--- Your goal ---
What you return should be the lines from the first line of the records below through the line holding "state <= IDLE;", unchanged.

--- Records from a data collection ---
[src/rtl/mux4_rr_arbiter.sv]
// mux4_rr_arbiter: round-robin owner of a shared 4:1 mux (in: clk, reset_n, req[3:0], in0-in3; out: grant[3:0], sel[1:0], out_valid, out)
module mux4_rr_arbiter #(
  parameter int nbits = 8,
  parameter int max_hold = 16
) (
  input  logic             clk,
  input  logic             reset_n,
  input  logic [3:0]       req,
  input  logic [nbits-1:0] in0,
  input  logic [nbits-1:0] in1,
  input  logic [nbits-1:0] in2,
  input  logic [nbits-1:0] in3,
  output logic [3:0]       grant,
  output logic [1:0]       sel,
  output logic             out_valid,
  output logic [nbits-1:0] out
);
  localparam int hw = $clog2(max_hold) + 1;
  typedef enum logic {IDLE, GRANT} state_t;
  state_t state, state_n;
  logic [1:0] ptr, ptr_n, sel_n, win;
  logic [2:0] rot;
  logic [3:0] grant_n;
  logic [hw-1:0] hold_cnt, hold_n;
  logic keep, any;
  assign rot = 3'({req, req} >> ptr);
  assign win = ptr + (rot[0] ? 2'd0 : rot[1] ? 2'd1 : rot[2] ? 2'd2 : 2'd3);
  assign any = |req;
  assign keep = state == GRANT && req[sel] && hold_cnt < hw'(max_hold - 1);
  always_comb begin
    state_n = (keep || any) ? GRANT : IDLE;
    grant_n = keep ? grant : any ? 4'(1) << win : 4'd0;
    sel_n = (keep || !any) ? sel : win;
    ptr_n = (keep || !any) ? ptr : win + 2'd1;
    hold_n = keep ? hold_cnt + hw'(1) : '0;
  end
  always_ff @(posedge clk or negedge reset_n) begin
    if (!reset_n) begin
      state <= IDLE;
      grant <= '0;
      sel <= '0;
      ptr <= '0;
      hold_cnt <= '0;
    end else begin
      state <= state_n;
      grant <= grant_n;
      sel <= sel_n;
      ptr <= ptr_n;
      hold_cnt <= hold_n;
    end
  end
  assign out_valid = state == GRANT;
  assign out = sel[1] ? (sel[0] ? in3 : in2) : (sel[0] ? in1 : in0);
endmodule
<file path="src/rtl/hazard_ctrl.sv">
// Hazard controller: load-use bubbles, redirect squashes and multi-cycle op freezes,
// plus saturating stall/flush performance counters.
module hazard_ctrl #(
  parameter int MD_CYCLES = 4,
  parameter int CNT_W     = 32
) (
  input  logic             clk,
  input  logic             rst_n,
  input  logic [4:0]       id_rs1,
  input  logic [4:0]       id_rs2,
  input  logic             id_use_rs1,
  input  logic             id_use_rs2,
  input  logic [4:0]       ex_rd,
  input  logic             ex_reg_wr_en,
  input  logic             ex_mem_rd_en,
  input  logic             ex_md_op,
  input  logic             ex_redirect,
  input  logic             perf_clr,
  output logic             pc_stall,
  output logic             if_id_stall,
  output logic             if_id_flush,
  output logic             id_ex_stall,
  output logic             id_ex_flush,
  output logic             ex_mem_flush,
  output logic             md_busy,
  output logic [CNT_W-1:0] stall_cycles,
  output logic [CNT_W-1:0] flush_events
);

  typedef enum logic {RUN = 1'b0, MD_WAIT = 1'b1} state_t;

  localparam logic       MD_MULTI = (MD_CYCLES > 1);
  localparam logic [7:0] MD_LOAD  = MD_MULTI ? 8'(MD_CYCLES - 2) : 8'd0;

  function automatic logic [CNT_W-1:0] sat_inc(input logic [CNT_W-1:0] v);
    return (&v) ? v : v + {{(CNT_W-1){1'b0}}, 1'b1};
  endfunction

  state_t     state_q, state_d;
  logic [7:0] cnt_q, cnt_d;
  logic       lu;
  logic       pc_stall_c, if_id_stall_c, if_id_flush_c;
  logic       id_ex_stall_c, id_ex_flush_c, ex_mem_flush_c, md_busy_c;

  assign lu = ex_mem_rd_en & ex_reg_wr_en & (ex_rd != 5'd0) &
              ((id_use_rs1 & (id_rs1 == ex_rd)) | (id_use_rs2 & (id_rs2 == ex_rd)));

  always_comb begin
    state_d        = state_q;
    cnt_d          = cnt_q;
    pc_stall_c     = 1'b0;
    if_id_stall_c  = 1'b0;
    if_id_flush_c  = 1'b0;
    id_ex_stall_c  = 1'b0;
    id_ex_flush_c  = 1'b0;
    ex_mem_flush_c = 1'b0;
    md_busy_c      = 1'b0;
    case (state_q)
      RUN: begin
        if (ex_redirect) begin
          // The ID instruction is squashed, so a pending load-use match is moot.
          if_id_flush_c = 1'b1;
          id_ex_flush_c = 1'b1;
        end else if (ex_md_op && MD_MULTI) begin
          pc_stall_c     = 1'b1;
          if_id_stall_c  = 1'b1;
          id_ex_stall_c  = 1'b1;
          ex_mem_flush_c = 1'b1;
          md_busy_c      = 1'b1;
          cnt_d          = MD_LOAD;
          state_d        = MD_WAIT;
        end else if (lu) begin
          pc_stall_c    = 1'b1;
          if_id_stall_c = 1'b1;
          id_ex_flush_c = 1'b1;
        end
      end
      MD_WAIT: begin
        if (cnt_q != 8'd0) begin
          pc_stall_c     = 1'b1;
          if_id_stall_c  = 1'b1;
          id_ex_stall_c  = 1'b1;
          ex_mem_flush_c = 1'b1;
          md_busy_c      = 1'b1;
          cnt_d          = cnt_q - 8'd1;
        end else begin
          // Release cycle: the op leaves EX while ex_md_op is still high.
          state_d = RUN;
        end
      end
      default: state_d = RUN;
    endcase
  end

  // Reset gates every control output so an aborted op drops them at once.
  assign pc_stall     = pc_stall_c     & rst_n;
  assign if_id_stall  = if_id_stall_c  & rst_n;
  assign if_id_flush  = if_id_flush_c  & rst_n;
  assign id_ex_stall  = id_ex_stall_c  & rst_n;
  assign id_ex_flush  = id_ex_flush_c  & rst_n;
  assign ex_mem_flush = ex_mem_flush_c & rst_n;
  assign md_busy      = md_busy_c      & rst_n;

  always_ff @(posedge clk or negedge rst_n) begin
    if (!rst_n) begin
      state_q <= RUN;
      cnt_q   <= 8'd0;
    end else begin
      state_q <= state_d;
      cnt_q   <= cnt_d;
    end
  end

  always_ff @(posedge clk or negedge rst_n) begin
    if (!rst_n) begin
      stall_cycles <= '0;
      flush_events <= '0;
    end else if (perf_clr) begin
      stall_cycles <= '0;
      flush_events <= '0;
    end else begin
      if (pc_stall)    stall_cycles <= sat_inc(stall_cycles);
      if (if_id_flush) flush_events <= sat_inc(flush_events);
    end
  end

endmodule

</file>
<file path="config.mk">
export PLATFORM = sky130hd
export DESIGN_NAME = hazard_ctrl
export DESIGN_NICKNAME = d
export VERILOG_FILES = /design/src/rtl/hazard_ctrl.sv
export SDC_FILE = /design/constraint.sdc
export NUM_CORES = 1
export LEC_CHECK = 0
export CAP_MARGIN = 20
export CORE_MARGIN = 8
export CORE_UTILIZATION = 55
export DETAILED_ROUTE_END_ITERATION = 7
export DONT_BUFFER_PORTS = 1
export PLACE_DENSITY = 0.72
export REMOVE_ABC_BUFFERS = 1
export SYNTH_ARGS = -nofsm -noshare
export SYNTH_HDL_FRONTEND = slang
export SYNTH_SLANG_ARGS = --single-unit
</file>
<file path="constraint.sdc">
create_clock -name clk -period 2.2 [get_ports clk]
set_input_delay 0.44 -clock clk [delete_from_list [all_inputs] [get_ports clk]]
set_output_delay 0.44 -clock clk [all_outputs]
set_load 0.05 [all_outputs]
</file>
==> summary.md, run 1 <==
| Metric | Value |
|---|---|
| Placeable core area | 7253 um2 |
| Routed length per instance | around 17 um |
| Maximum VDD drop | 380.0 uV |
| Yosys reg bits | 73 |
| Via count | 3856 |
| Layout cells sized above 1 | 31.84% |
| Worst reg2reg endpoint | stall_cycles[9] |
| Pwr dens | 477.7 nW/um2 |
| Clock Path Buffers | 2 |
| CP bufs+invs | 2 |
| Die Y | 102.4 um |
| Pins Over Slew Limit | 0 |
| H-Tree Depth | 3 |
| Sequential fraction of the synthesis area | 44.50% |
| RSZ-0062 raised after global routing | true |
| Setup Skew | 11.39 ps |
| Top area cells in the synthesized netlist | dfrtp_1 (44%), xnor2_1 (6.4%), nor2_1 (5.7%) |
| Io pins | between 90 and 100 |
| Post-synth design cell area | 4105 um2 |
| Hold_sp | perf_clr |
| Final Wtd Congestion | just under 0.9 |
| Least-Margin Pin Slew | 452.8 ps |
| Final Util | around three quarters |
| Setup TNS | -156.7 ps |
| Critical Path RT | 2470 ps |
| Startpoint Class | register |
| Fillcell total | roughly 520 |
| Clock slew at reported path FFs | 80 ps |
| Vias per inst | 5.860 |
| Clk sinks | 73 |
| Most used DFF post-synth | dfrtp_1 |
| WS Path Type | reg2reg |
| Finish-stage setup viols | 7 |
| Final ANT Viol Nets | 0 |
| Vias in the first global route | 3834 |
| Hpwl dp | 7711 um |
| R2R depth | 9 |
| Starting density of the core | 56.60% |
| Max Freq | 446.4 MHz |
| Hold Crit Class | in2reg |
| Hold endpoint | flush_events[22] |
| # diodes | 0 |
| TritonRoute pass-1 iters | 4 |
| Period utilization | 101.8% |
| Critical R2R Launch | cnt_q[1] |
| Synth-to-layout area growth | 33.28% |
| Setup WS post-layout | -40.20 ps |
| EDFF count, synth | 0 |
| CP max FO | 5 |
| Largest net degree at the start of global routing | 74 |
| First-iteration detailed-routing DRC count | between 150 and 200 |
| Fin nets | 582 |
| Top Family by Delay on Critical Path | simple AND/OR/NAND/NOR gates |
| Worst Hold Depth | 1 |
| Cell Chain, Critical Path | inv_2, ha_4, nand4b_1, o211ai_1, a41o_2, or2_4, buf_6, or4_1, a21oi_1 |
| Worst path max stage delay | 490 ps |
| I/O Buffers | 0 |
| Min Hold Slack | 150.4 ps |
| Final std cells w/o fill | between 600 and 700 |
| YS warnings | 0 |
| Outcome | finished with violations |
| CTS tree | yes |
| Die X | 102.4 um |
| Routing usage on met2 | 37.98% |
| MaxCap Viol Count | 0 |
| Row count | 31 |
| Total gr overflow | 0 |
| Dpl cells | 629 |
| DRT Wirelength | 11470 um |
| Met3 GRT Util | 7.016% |
| Async SR Flop Fraction | 100.0% |
| Syn Inst Count | 444 |
| Violated checks | negative setup slack |
| Total GRT Usage | a little over a fifth |
| Total chip power | around 2.6 mW |
| Final min period | 2240 ps |
| Syn Area/Cell | between 9 and 10 um2 |
| Clock Root Buffer | clkbuf_8 |
| Synth area leader | dfrtp_1 |
| Initial antenna violation count | 0 |
| Slowest cell on the critical path | or4_1 |
| CTS Buf Count | 9 |
| DRC viols | 0 |
| Synth top area share | 44.50% |
| First-pass GRT wire length | 18060 um |
| GR peak layer | met2 |
| R2R setup slack | -40 ps |
| Worst Path Arrival | 2510 ps |
| Final Instance Area | between 5000 and 6000 um2 |
| LEAKAGE | between 2 and 2.5 nW |
| Die Area | 10480 um2 |
| Pre-CTS WS | -125.0 ps |
| DP Area | 4950 um2 |
| Max_slew headroom | 69.59% |
| Post-synth cell types | 52 |
| Worst-Skew Late Latency | 350 ps |
| Grt met1 use | 23.86% |
| Hold Vio Cnt, Final | 0 |
| Setup crit end kind | register |
[repair_timing]
action	CTS	global route
pin swaps	19	15
hold buffers	2	0
setup buffers	7	3
endpoints found under the hold margin	73	0
gates cloned	1	0
setup endpoints to repair	14	34
resized for setup	25	21
[cells in the mapped netlist, types with 2 or more instances]
library cell,instances
nor3_1,20
nand3b_1,2
buf_6,2
nand2b_1,2
nand4_1,19
buf_4,4
nor2_1,62
o21ai_0,15
nor4_1,7
nor4b_1,2
mux2i_1,3
buf_2,2
or4_1,9
o41ai_1,2
o31ai_1,11
nand2_1,35
ha_1,4
nand4_4,2
and4_1,4
mux2_2,5
a21oi_1,22
and3_1,3
nand3_1,28
clkbuf_1,7
dfrtp_1,73
xor2_1,16
inv_1,13
or3_1,13
xnor2_1,30
nor2b_1,4
a22o_1,2
[worst max-delay path by stage]
stage                        start          endpoint  cells past startpoint
after global placement    ex_rd[4]  stall_cycles[11]                      8
after global routing      cnt_q[1]  stall_cycles[11]                      9
after floorplan           cnt_q[0]      ex_mem_flush                      6
final                     cnt_q[1]   stall_cycles[9]                      9
after detailed placement  cnt_q[1]  stall_cycles[11]                      9
after CTS                 cnt_q[1]  stall_cycles[11]                      9
[state kept, by name (all words and copies together) (netlist names)]
| register | flops |
|---|---|
| stall_cycles | 32 |
| flush_events | 32 |
| cnt_q | 8 |
| state_q | 1 |
[area by class of cell]
class	instances	area (um2)	area share, %
Clock inverter	4	51.30	0.9376
Clock buffer	12	155.1	2.836
Multi-Input combinational cell	340	2296	41.96
Sequential cell	73	1827	33.39
Timing Repair Buffer	117	969.7	17.72
Tap cell	99	123.9	2.264
Inverter	13	48.80	0.8918
[cell usage in the layout (no fill, tap or decap), types with 3 or more instances in the layout]
master and n:
ha_1 3, and3_1 3, nor3_4 4, o21ai_0 15
a21oi_2 8, and4_1 4, or3_1 12, a21oi_1 14
inv_1 11, nor4_1 4, mux2i_1 3, mux2_4 4
or4_4 4, xor2_1 16, buf_12 4, o31ai_1 10
buf_4 106, dfrtp_1 73, nor3_1 15, or4_1 5
nand4_1 19, nor2b_1 4, nand3_1 26, buf_6 5
nor2_1 60, xnor2_1 30, nand2_1 34, clkbuf_8 11
[power breakdown]
group / switching [mW] / internal, mW
clock: 0.508 / 0.587
combinational: 0.105 / 0.0687
sequential: 0.00185 / 1.34
total: 0.615 / 2.00
[per-layer routing]
layer / wire, um / up-vias / part of all wire (%)
li1: - / 1812 / -
met1: 4313 / 1887 / 38
met2: 5816 / 130 / 51
met3: 1052 / 27 / 9.2
met4: 284 / 0 / 2.5
met5: 0 / - / 0
[worst register-to-register path, delay by kind of cell (launching register included)]
family / cells / cell delay (ps)
AOI/OAI and AO/OA: 3 / 540
adders and majority gates: 1 / 150
buffers and inverters: 2 / 200
DFF: 1 / 370
and+or+nand+nor: 3 / 890
[kinds of logic (layout without fill, tap and decap cells)]
group                      count (synthesis)  in the layout  share of synthesized area, %
AOI/OAI and AO/OA                         61             61                         9.297
DFF                                       73             73                         44.50
buffers and inverters                     32            146                         4.297
xor gates and xnor gates                  46             46                         9.814
adders and majority gates                  4              4                         1.219
muxes                                      9              9                         2.377
and+or+nand+nor                          219            220                         28.50
Note: power is estimated with default switching activity, not from simulation.
==> run 2: changes to the inputs <==
--- a/config.mk
+++ b/config.mk
@@ -7,10 +7,10 @@
 export LEC_CHECK = 0
 export CAP_MARGIN = 20
 export CORE_MARGIN = 8
-export CORE_UTILIZATION = 55
+export CORE_UTILIZATION = 40
 export DETAILED_ROUTE_END_ITERATION = 7
 export DONT_BUFFER_PORTS = 1
-export PLACE_DENSITY = 0.72
+export PLACE_DENSITY = 0.53
 export REMOVE_ABC_BUFFERS = 1
 export SYNTH_ARGS = -nofsm -noshare
 export SYNTH_HDL_FRONTEND = slang
==> constraint.sdc (replaced) <==
create_clock -name clk -period 2.36 [get_ports clk]
set_input_delay 0.472 -clock clk [delete_from_list [all_inputs] [get_ports clk]]
set_output_delay 0.472 -clock clk [all_outputs]
set_load 0.05 [all_outputs]
==> run 2 against run 1 <==
The flow now finishes without violations. Via count shrank 7.5%. Design area shrank 6.1%. Register-to-register slack gained 200 ps. Worst hold slack lost 130 ps. Flip-flop and latch count is the same. Clock power shrank 5%. Power shrank 7.1%. Global-route usage shrank 5.9 points. Core utilization shrank 25 points. Setup slack gained 190 ps. Routed wire length shrank 3.3%. Count of clock-buffer cells in the layout is the same.
==> summary.md, run 2 (same netlist as run 1, synthesis figures left out) <==
| Metric | Value |
|---|---|
| Placeable core area | 10140 um2 (was 7253 um2) |
| Outcome | finished, final reports clean (was finished with violations) |
| DRC viols | 0 (unchanged) |
| H-Tree Depth | 3 (unchanged) |
| First-iteration detailed-routing DRC count | 161 (was 178) |
| Final Wtd Congestion | 0.8176 (was 0.8670) |
| Worst Path Arrival | 1740 ps (was 2510 ps) |
| Row count | 37 (was 31) |
| Period utilization | 93.52% |
| Setup crit end kind | primary output (was register) |
| Final Util | 50.68% (was 75.44%) |
| Finish-stage setup viols | 0 (was 7) |
| Storage element area | 1827 um2 (unchanged) |
| Area of the multi-input gates | 2146 um2 (was 2296 um2) |
| Slowest cell on the critical path | dfrtp_1 (was or4_1) |
| Setup Skew | 12.19 ps (was 11.39 ps) |
| LEAKAGE | 2.188 nW (was 2.368 nW) |
| CTS Buf Count | 9 (unchanged) |
| DRT Wirelength | 11080 um (was 11470 um) |
| TritonRoute pass-1 iters | 5 (was 4) |
| Routed length per instance | 16.57 um (was 17.43 um) |
| Initial antenna violation count | 0 (unchanged) |
| Final Instance Area | 5139 um2 (was 5472 um2) |
| Startpoint Class | register (unchanged) |
| Final ANT Viol Nets | 0 (unchanged) |
| CTS tree | yes (unchanged) |
| Largest net degree at the start of global routing | 74 (unchanged) |
| Synth-to-layout area growth | 25.18% (was 33.28%) |
| Via count | 3566 (was 3856) |
| I/O Buffers | 0 (unchanged) |
| Total GRT Usage | 15.93% (was 21.81%) |
| Io pins | 95 (unchanged) |
| Top Family by Delay on Critical Path | simple AND/OR/NAND/NOR gates (unchanged) |
| Clock Path Buffers | 2 (unchanged) |
| Vias per inst | 5.330 (was 5.860) |
| # diodes | 0 (unchanged) |
| Die Y | 117.3 um (was 102.4 um) |
| Vias in the first global route | 3592 (was 3834) |
| Commonest cells after routing, fill and taps aside | buf_4 (87), dfrtp_1 (73), nor2_1 (59) (was buf_4 (106), dfrtp_1 (73), nor2_1 (60)) |
| First-pass GRT wire length | 18240 um (was 18060 um) |
| Dpl cells | 650 (was 629) |
| Least-Margin Pin Slew | 500.9 ps (was 452.8 ps) |
| Hpwl dp | 7780 um (was 7711 um) |
| Most common cell after layout, fill and taps aside | buf_4 (unchanged) |
| Final min period | 2207 ps |
| Maximum VDD drop | 237.3 uV (was 380.0 uV) |
| CP bufs+invs | 2 (unchanged) |
| Cell Chain, Critical Path | nor3_2, nand4b_1, buf_4, nand2_2, o21a_1, nor2_4, buf_12 (was inv_2, ha_4, nand4b_1, o211ai_1, a41o_2, or2_4, buf_6, or4_1, a21oi_1) |
| Hold Crit Class | in2async (was in2reg) |
| Fillcell total | 957 (was 523) |
| Max Freq | 453.1 MHz |
| Hold Vio Cnt, Final | 0 (unchanged) |
| Max_slew headroom | 66.36% (was 69.59%) |
| Clk sinks | 73 (unchanged) |
| WS Path Type | reg2out (was reg2reg) |
| Starting density of the core | 40.49% (was 56.60%) |
| Pins Over Slew Limit | 0 (unchanged) |
| Worst path max stage delay | 420 ps (was 490 ps) |
| MaxCap Viol Count | 0 (unchanged) |
| Top Registers | flush_events x32, stall_cycles x32, cnt_q x8 (unchanged) |
| Critical Path RT | 1890 ps (was 2470 ps) |
| Clock slew at reported path FFs | 90 ps (was 80 ps) |
| DP Area | 4863 um2 (was 4950 um2) |
| CP max FO | 4 (was 5) |
| Die Area | 13760 um2 (was 10480 um2) |
| Total chip power | 2.427 mW (was 2.614 mW) |
| Final std cells w/o fill | 669 (was 658) |
| Fin nets | 556 (was 582) |
| R2R setup slack | 160 ps (was -40 ps) |
| RSZ-0062 raised after global routing | true (unchanged) |
| Pwr dens | 472.3 nW/um2 (was 477.7 nW/um2) |
| Worst-Skew Late Latency | 350 ps (about the same) |
| Total gr overflow | 0 (unchanged) |
| Layout cells sized above 1 | 24.58% (was 31.84%) |
| Die X | 117.3 um (was 102.4 um) |
| Clock Root Buffer | clkbuf_8 (unchanged) |
==> run 2: path summary, 6_finish.rpt <==
check                              endpoint  cells past startpoint             from
setup / recovery               ex_mem_flush                      7         cnt_q[5]
hold / removal              stall_cycles[7]                      1            rst_n
setup reg to reg           stall_cycles[28]                      7  stall_cycles[2]
hold reg to reg                    cnt_q[6]                      1         cnt_q[5]
max in group asynchronous  flush_events[17]                      1            rst_n
min in group clk           flush_events[21]                      1         perf_clr
==> run 2: worst register-to-register path, cell delays in order, from the launching register on <==
cell     delay, ps
dfrtp_1        370
and4_4         270
nand4_4        140
nor3_4         340
nand4_4        180
or3_1          390
or3_1          310
a21oi_1        140
==> run 2: timing repair <==
| item | in CTS | in global routing |
|---|---|---|
| setup endpoints to repair | 0 | 31 |
| hold buffers | 1 | 0 |
| setup buffers | 0 | 1 |
| gates resized for setup | 0 | 9 |
| endpoints found under the hold margin | 73 | 0 |
==> run 2: layout make-up <==
class	count	area share, %
clock buffers	12	3.019
inverters	13	0.9496
repair buffers	91	14.41
flip-flops and latches	73	35.55
multi-input cells	340	41.76
well taps	136	3.311
clock inverters	4	0.9983
==> run 2: report_power, final <==
group	switching, mW	total (mW)	internal (mW)	leakage [nW]
Clock	0.491	1.04	0.547	0.103
Sequential	0.00136	1.25	1.25	1.00
Combinational	0.0889	0.135	0.0463	1.08
==> run 2: routing by layer <==
layer  track usage (%)  vias to the layer above  wire (um)
met5                 0                        -          0
met4             5.596                        0        156
met3             5.036                       12        820
met2             26.62                       84       5399
met1             18.83                     1709       4706
li1                  -                     1761          -
==> run 2: through the flow <==
stage	setup WS, ps	hold slack [ps]	TNS (ps)
2_1_floorplan	-1005	176.4	-7080
3_3_place_gp	55.28	180.2	0
3_5_place_dp	43.16	179.9	0
4_1_cts	38.20	18.46	0
5_1_grt	1.342	33.30	0
6_report	152.8	16.61	0
==> run 3: changes to the inputs <==
--- a/config.mk
+++ b/config.mk
@@ -10,8 +10,10 @@
 export CORE_UTILIZATION = 40
 export DETAILED_ROUTE_END_ITERATION = 7
 export DONT_BUFFER_PORTS = 1
+export HOLD_SLACK_MARGIN = 0.03
 export PLACE_DENSITY = 0.53
 export REMOVE_ABC_BUFFERS = 1
+export SETUP_SLACK_MARGIN = 0.5
 export SYNTH_ARGS = -nofsm -noshare
 export SYNTH_HDL_FRONTEND = slang
 export SYNTH_SLANG_ARGS = --single-unit
==> run 3 against run 2 <==
The flow now finishes with violations (negative hold slack). Clock power hardly changed. Via count is 6.8% higher. Global-route usage is 0.80 points higher. Design area is 14% higher. Setup slack worse by 67 ps. Core utilization is 7.0 points higher. Non-clock buffer count is 32 higher. Critical path depth is 1 higher. Worst hold slack worse by 200 ps. Highest routed layer unchanged. Critical path type is now reg2reg. Critical endpoint is now stall_cycles[11]. Sequential share of layout area is 4.3 points lower. Routed wire length is 9.7% higher.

--- Output of the task ---
[src/rtl/mux4_rr_arbiter.sv]
// mux4_rr_arbiter: round-robin owner of a shared 4:1 mux (in: clk, reset_n, req[3:0], in0-in3; out: grant[3:0], sel[1:0], out_valid, out)
module mux4_rr_arbiter #(
  parameter int nbits = 8,
  parameter int max_hold = 16
) (
  input  logic             clk,
  input  logic             reset_n,
  input  logic [3:0]       req,
  input  logic [nbits-1:0] in0,
  input  logic [nbits-1:0] in1,
  input  logic [nbits-1:0] in2,
  input  logic [nbits-1:0] in3,
  output logic [3:0]       grant,
  output logic [1:0]       sel,
  output logic             out_valid,
  output logic [nbits-1:0] out
);
  localparam int hw = $clog2(max_hold) + 1;
  typedef enum logic {IDLE, GRANT} state_t;
  state_t state, state_n;
  logic [1:0] ptr, ptr_n, sel_n, win;
  logic [2:0] rot;
  logic [3:0] grant_n;
  logic [hw-1:0] hold_cnt, hold_n;
  logic keep, any;
  assign rot = 3'({req, req} >> ptr);
  assign win = ptr + (rot[0] ? 2'd0 : rot[1] ? 2'd1 : rot[2] ? 2'd2 : 2'd3);
  assign any = |req;
  assign keep = state == GRANT && req[sel] && hold_cnt < hw'(max_hold - 1);
  always_comb begin
    state_n = (keep || any) ? GRANT : IDLE;
    grant_n = keep ? grant : any ? 4'(1) << win : 4'd0;
    sel_n = (keep || !any) ? sel : win;
    ptr_n = (keep || !any) ? ptr : win + 2'd1;
    hold_n = keep ? hold_cnt + hw'(1) : '0;
  end
  always_ff @(posedge clk or negedge reset_n) begin
    if (!reset_n) begin
      state <= IDLE;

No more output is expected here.